Weeds of Wednesday: Invasive Plants Intact after Irma

Wish that I could say that Hurricane Irma damaged the invasive pest plants at the Oslo Riverfront Conservation Area (ORCA) significantly. Yes, some Brazilian pepper (Schinus terebinthifolia) is scorched by salt and wind as are exposed oaks and even mangroves. Many leaves and small branches are gone from the oaks, allowing additional sunlight to penetrate to the canopy floor.

And, the caeserweed (Urena lobata) is loving the increased sunlight. It is flowering in the center of the hammock trail at south ORCA with only slightly browned leaf margins on a few plants.

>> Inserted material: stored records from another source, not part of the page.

[src/rtl/core/csr_pkg.sv]
`default_nettype none
package csr_pkg;

    localparam int SLOTS_DEF      = 4;
    localparam int SLOT_BYTES_DEF = 512;

    localparam logic [7:0] TIMEOUT_RESET   = 8'd5;
    localparam logic       REG_TIMEOUT_IDX = 1'b0;

    localparam logic       OP_TICK    = 1'b1;
    localparam logic [1:0] SEG_SINGLE = 2'd0;
    localparam logic [1:0] SEG_FIRST  = 2'd1;
    localparam logic [1:0] SEG_MIDDLE = 2'd2;

    localparam logic [1:0] KIND_SINGLE  = 2'd0;
    localparam logic [1:0] KIND_CHUNK   = 2'd1;
    localparam logic [1:0] KIND_ERROR   = 2'd2;
    localparam logic [1:0] KIND_TIMEOUT = 2'd3;

    typedef struct packed {
        logic        operation;
        logic [31:0] msg_id;
        logic [1:0]  seg_kind;
        logic [7:0]  seg_num;
        logic [2:0]  data_len;
        logic [7:0]  byte_0;
        logic [7:0]  byte_1;
        logic [7:0]  byte_2;
        logic [7:0]  byte_3;
        logic [7:0]  byte_4;
        logic [7:0]  byte_5;
        logic [7:0]  byte_6;
    } in_item_t;

    typedef struct packed {
        logic [1:0]  kind;
        logic [31:0] result_id;
        logic [3:0]  byte_count;
        logic [7:0]  out_byte_0;
        logic [7:0]  out_byte_1;
        logic [7:0]  out_byte_2;
        logic [7:0]  out_byte_3;
        logic [7:0]  out_byte_4;
        logic [7:0]  out_byte_5;
        logic [7:0]  out_byte_6;
        logic [7:0]  out_byte_7;
        logic        last;
    } out_item_t;

    typedef enum logic [2:0] {
        CLS_TICK,
        CLS_SINGLE,
        CLS_FIRST,
        CLS_MIDDLE,
        CLS_FINAL
    } cls_t;

    typedef struct packed {
        cls_t            cls;
        logic [31:0]     msg_id;
        logic [7:0]      seg_num;
        logic [2:0]      data_len;
        logic [6:0][7:0] data;
    } cmd_t;

    typedef enum logic [3:0] {
        S_IDLE,
        S_DECODE,
        S_CLAIM,
        S_WRITE,
        S_CHUNK,
        S_RD,
        S_CAP,
        S_TICK,
        S_EMIT
    } state_t;

    typedef struct packed {
        state_t state;
        logic   push;
        logic   tick_cmd;
    } eng_stat_t;

endpackage
`default_nettype wire

[src/rtl/core/csr_front.sv]
`default_nettype none
module csr_front (
    input  wire logic              clk,
    input  wire logic              rst_n,
    input  wire logic              in_valid,
    output logic                   in_ready,
    input  wire csr_pkg::in_item_t in_data,
    output logic                   cmd_valid,
    output csr_pkg::cmd_t          cmd,
    input  wire logic              cmd_pop
);
    csr_pkg::cmd_t ent_reg [2];
    logic          wptr_reg, wptr_next;
    logic          rptr_reg, rptr_next;
    logic [1:0]    count_reg, count_next;
    csr_pkg::cmd_t cls_cmd;
    logic          push;

    // classify the item
    always_comb
    begin
        cls_cmd.msg_id   = in_data.msg_id;
        cls_cmd.seg_num  = in_data.seg_num;
        cls_cmd.data_len = in_data.data_len;
        cls_cmd.data     = {in_data.byte_6, in_data.byte_5, in_data.byte_4, in_data.byte_3,
                            in_data.byte_2, in_data.byte_1, in_data.byte_0};
        if (in_data.operation == csr_pkg::OP_TICK)
        begin
            cls_cmd.cls = csr_pkg::CLS_TICK;
        end
        else
        begin
            case (in_data.seg_kind)
                csr_pkg::SEG_SINGLE: cls_cmd.cls = csr_pkg::CLS_SINGLE;
                csr_pkg::SEG_FIRST:  cls_cmd.cls = csr_pkg::CLS_FIRST;
                csr_pkg::SEG_MIDDLE: cls_cmd.cls = csr_pkg::CLS_MIDDLE;
                default:             cls_cmd.cls = csr_pkg::CLS_FINAL;
            endcase
        end
    end

    assign in_ready  = (count_reg != 2'd2);
    assign push      = in_valid && in_ready;
    assign cmd_valid = (count_reg != 2'd0);
    assign cmd       = ent_reg[rptr_reg];

    always_comb
    begin
        wptr_next  = wptr_reg ^ push;
        rptr_next  = rptr_reg ^ cmd_pop;
        count_next = count_reg + {1'b0, push} - {1'b0, cmd_pop};
    end

    always_ff @(posedge clk or negedge rst_n)
    begin
        if (!rst_n)
        begin
            wptr_reg  <= 1'b0;
            rptr_reg  <= 1'b0;
            count_reg <= 2'd0;
        end
        else
        begin
            wptr_reg  <= wptr_next;
            rptr_reg  <= rptr_next;
            count_reg <= count_next;
        end
    end

    always_ff @(posedge clk)
    begin
        if (push)
        begin
            ent_reg[wptr_reg] <= cls_cmd;
        end
    end
endmodule
`default_nettype wire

From its dime-sized flowers you can tell that caesarweed is a member of the hibiscus family, Malvaceae. But, unlike the comely hibiscus of commerce, this plant spreads by burrs that attach themselves to people and to animals. The burrs begin green and soft and turn brown and hard …

Caesarweed is listed as a Category #1 invasive pest plant by the Florida Exotic Pest Plant Council (FLEPPC). Volunteers have worked to control caesarweed for years at ORCA on the north side of Oslo Road and have made substantial progress. The opening of extensive new trails on the south side of ORCA has allowed caesarweed to invade there. Its presence in the center of the trails is suggestive of human dispersal and the need for volunteer intervention.

Hurricane Irma’s winds, unfortunately, will have spread — widely — the spores of old world climbing fern (Lygodium microphyllum) shown below growing along with caesarweed and downy shield fern (Thelypteris dentata).

Burrs are bad, but wind-borne spores are a hideous problem. Be on the look-out for old world climbing fern and remove it as quickly as possible. Who knows where it will turn up. It can “volunteer” in a potted plant.